▶ What to produce
Give back exactly the lines of the data below, starting with the line that has "localparam logic [SIZE_W-1:0] SIZE_RESET" and going on through the line that has "logic write_a;".

── Excerpted data ──

--- config.mk ---
export PLATFORM = sky130hd
export DESIGN_NAME = derivation_path_to_ascii_core
export DESIGN_NICKNAME = d
export VERILOG_FILES = /design/src/rtl/dp2a_pkg.sv /design/src/rtl/derivation_path_to_ascii_core.sv
export SDC_FILE = /design/constraint.sdc
export NUM_CORES = 1
export LEC_CHECK = 0
export BUFFER_PORTS_ARGS = -buffer_cell sky130_fd_sc_hd__buf_2
export CORE_MARGIN = 4
export CORE_UTILIZATION = 35
export CTS_CLUSTER_DIAMETER = 80
export DETAILED_ROUTE_END_ITERATION = 6
export MAX_ROUTING_LAYER = met4
export PLACE_DENSITY_LB_ADDON = 0.3
export SLEW_MARGIN = 20
export SYNTH_ARGS = -nofsm -noshare
export SYNTH_HDL_FRONTEND = slang
export SYNTH_SLANG_ARGS = --single-unit
--- constraint.sdc ---
create_clock -name clk -period 6.6 [get_ports clk]
set_clock_uncertainty 0.15 [all_clocks]
set_input_delay 1.65 -clock clk [delete_from_list [all_inputs] [get_ports clk]]
set_output_delay 1.65 -clock clk [all_outputs]
set_load 0.01 [all_outputs]
**config.mk**
```make
export PLATFORM = sky130hd
export DESIGN_NAME = esc_telemetry_frame_decoder
export DESIGN_NICKNAME = d
export VERILOG_FILES = /design/src/rtl/etd_pkg.sv /design/src/rtl/etd_front.sv /design/src/rtl/etd_queue.sv /design/src/rtl/etd_back.sv /design/src/rtl/esc_telemetry_frame_decoder.sv
export SDC_FILE = /design/constraint.sdc
export NUM_CORES = 1
export LEC_CHECK = 0
export ABC_CLOCK_PERIOD_IN_PS = 11000
export BUFFER_PORTS_ARGS = -buffer_cell sky130_fd_sc_hd__clkbuf_2
export CAP_MARGIN = 20
export CORE_MARGIN = 5
export CORE_UTILIZATION = 53
export DETAILED_ROUTE_END_ITERATION = 16
export HOLD_SLACK_MARGIN = 0.1
export PLACE_DENSITY = 0.76
export SYNTH_ARGS = -nofsm -noshare
export SYNTH_HDL_FRONTEND = slang
export SYNTH_HIERARCHICAL = 1
export SYNTH_SLANG_ARGS = --single-unit
```
**constraint.sdc**
```tcl
create_clock -name aclk -period 11 [get_ports aclk]
set_input_delay 0 -clock aclk [delete_from_list [all_inputs] [get_ports aclk]]
set_output_delay 0 -clock aclk [all_outputs]
set_load 0.01 [all_outputs]
```
## config.mk

```make
export PLATFORM = sky130hd
export DESIGN_NAME = stopwatch_seven_segment_counter
export DESIGN_NICKNAME = d
export VERILOG_FILES = /design/src/hdl/sssc_pkg.sv /design/src/hdl/sssc_count.sv /design/src/hdl/sssc_decode.sv /design/src/hdl/stopwatch_seven_segment_counter.sv
export SDC_FILE = /design/constraint.sdc
export NUM_CORES = 1
export LEC_CHECK = 0
export ABC_AREA = 0
export ABC_CLOCK_PERIOD_IN_PS = 9600
export BUFFER_PORTS_ARGS = -buffer_cell sky130_fd_sc_hd__clkbuf_2
export CORE_MARGIN = 2
export CORE_UTILIZATION = 60
export DETAILED_ROUTE_END_ITERATION = 12
export PLACE_DENSITY = 0.81
export SETUP_SLACK_MARGIN = 0.5
export SLEW_MARGIN = 30
export SYNTH_ARGS = -nofsm -noshare
export SYNTH_HDL_FRONTEND = slang
export SYNTH_SLANG_ARGS = --single-unit
```

## constraint.sdc

```tcl
create_clock -name clk -period 9.6 [get_ports clk]
set_input_delay 0.96 -clock clk [delete_from_list [all_inputs] [get_ports clk]]
set_output_delay 0.96 -clock clk [all_outputs]
set_load 0.005 [all_outputs]
```
<file path="config.mk">
export PLATFORM = sky130hd
export DESIGN_NAME = dmm_ctrl
export DESIGN_NICKNAME = d
export VERILOG_FILES = /design/src/sv/dmm_pkg.sv /design/src/sv/dmm_ctrl.sv
export SDC_FILE = /design/constraint.sdc
export NUM_CORES = 1
export LEC_CHECK = 0
export ABC_CLOCK_PERIOD_IN_PS = 1500
export BUFFER_PORTS_ARGS = -buffer_cell sky130_fd_sc_hd__buf_4
export CAP_MARGIN = 10
export CORE_AREA = 8 8 45 47
export DETAILED_ROUTE_END_ITERATION = 16
export DIE_AREA = 0 0 53 55
export GPL_TIMING_DRIVEN = 0
export PLACE_DENSITY = 0.45
export SLEW_MARGIN = 15
export SYNTH_ARGS = -nofsm -noshare
export SYNTH_HDL_FRONTEND = slang
export SYNTH_SLANG_ARGS = --single-unit
</file>
<file path="constraint.sdc">
create_clock -name aclk -period 1.5 [get_ports aclk]
set_clock_uncertainty 0.15 [all_clocks]
set_input_delay 0.075 -clock aclk [delete_from_list [all_inputs] [get_ports aclk]]
set_output_delay 0.075 -clock aclk [all_outputs]
set_load 0.01 [all_outputs]
</file>
<file path="src/sv/dmm_pkg.sv">
package dmm_pkg;

    localparam int IDX_W      = 6;
    localparam int MAX_N      = 1 << IDX_W;
    localparam int ADDR_W     = 2 * IDX_W;
    localparam int ELEM_W     = 16;
    localparam int PROD_W     = 2 * ELEM_W;
    localparam int ACC_W      = 40;
    localparam int SIZE_W     = 7;
    localparam int OP_W       = 2;
    localparam int S_DATA_W   = 32;
    localparam int M_DATA_W   = 56;

    localparam logic [SIZE_W-1:0] SIZE_RESET = SIZE_W'(8);
    localparam logic [SIZE_W-1:0] SIZE_MAX   = SIZE_W'(MAX_N);

    typedef enum logic [OP_W-1:0] {
        OP_LOAD_A = 2'd0,
        OP_LOAD_B = 2'd1,
        OP_READ   = 2'd2
    } op_t;

    typedef enum logic [1:0] {
        ST_IDLE,
        ST_ISSUE,
        ST_DRAIN,
        ST_DONE
    } state_t;

    typedef struct packed {
        logic write_a;
        logic write_b;
        logic start;
        logic issue;
        logic load_out;
    } dmm_cmd_t;

    typedef struct packed {
        logic n_zero;
        logic last_k;
        logic pipe_busy;
        logic out_free;
    } dmm_status_t;

endpackage

</file>
<file path="src/sv/dmm_ctrl.sv">
module dmm_ctrl
    import dmm_pkg::*;
(
    input  logic        aclk,
    input  logic        aresetn,
    input  logic        s_tvalid,
    output logic        s_tready,
    input  logic [OP_W-1:0] operation,
    input  dmm_status_t status,
    output dmm_cmd_t    cmd
);

    state_t state_reg, state_next;

    always_ff @(posedge aclk) begin
        if (!aresetn) begin
            state_reg <= ST_IDLE;
        end else begin
            state_reg <= state_next;
        end
    end

    always_comb begin
        state_next = state_reg;
        cmd        = '0;
        s_tready   = 1'b0;
        case (state_reg)
            ST_IDLE: begin
                s_tready = 1'b1;
                if (s_tvalid) begin
                    case (operation)
                        OP_LOAD_A: cmd.write_a = 1'b1;
                        OP_LOAD_B: cmd.write_b = 1'b1;
                        OP_READ: begin
                            cmd.start  = 1'b1;
                            state_next = status.n_zero ? ST_DONE : ST_ISSUE;
                        end
                        default: ; // unused code: item dropped
                    endcase
                end
            end
            ST_ISSUE: begin
                cmd.issue = 1'b1;
                if (status.last_k) begin
                    state_next = ST_DRAIN;
                end
            end
            ST_DRAIN: begin
                if (!status.pipe_busy) begin
                    state_next = ST_DONE;
                end
            end
            ST_DONE: begin
                if (status.out_free) begin
                    cmd.load_out = 1'b1;
                    state_next   = ST_IDLE;
                end
            end
            default: state_next = ST_IDLE;
        endcase
    end

endmodule

</file>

───

▶ Result for this task
    localparam logic [SIZE_W-1:0] SIZE_RESET = SIZE_W'(8);
    localparam logic [SIZE_W-1:0] SIZE_MAX   = SIZE_W'(MAX_N);

    typedef enum logic [OP_W-1:0] {
        OP_LOAD_A = 2'd0,
        OP_LOAD_B = 2'd1,
        OP_READ   = 2'd2
    } op_t;

    typedef enum logic [1:0] {
        ST_IDLE,
        ST_ISSUE,
        ST_DRAIN,
        ST_DONE
    } state_t;

    typedef struct packed {
        logic write_a;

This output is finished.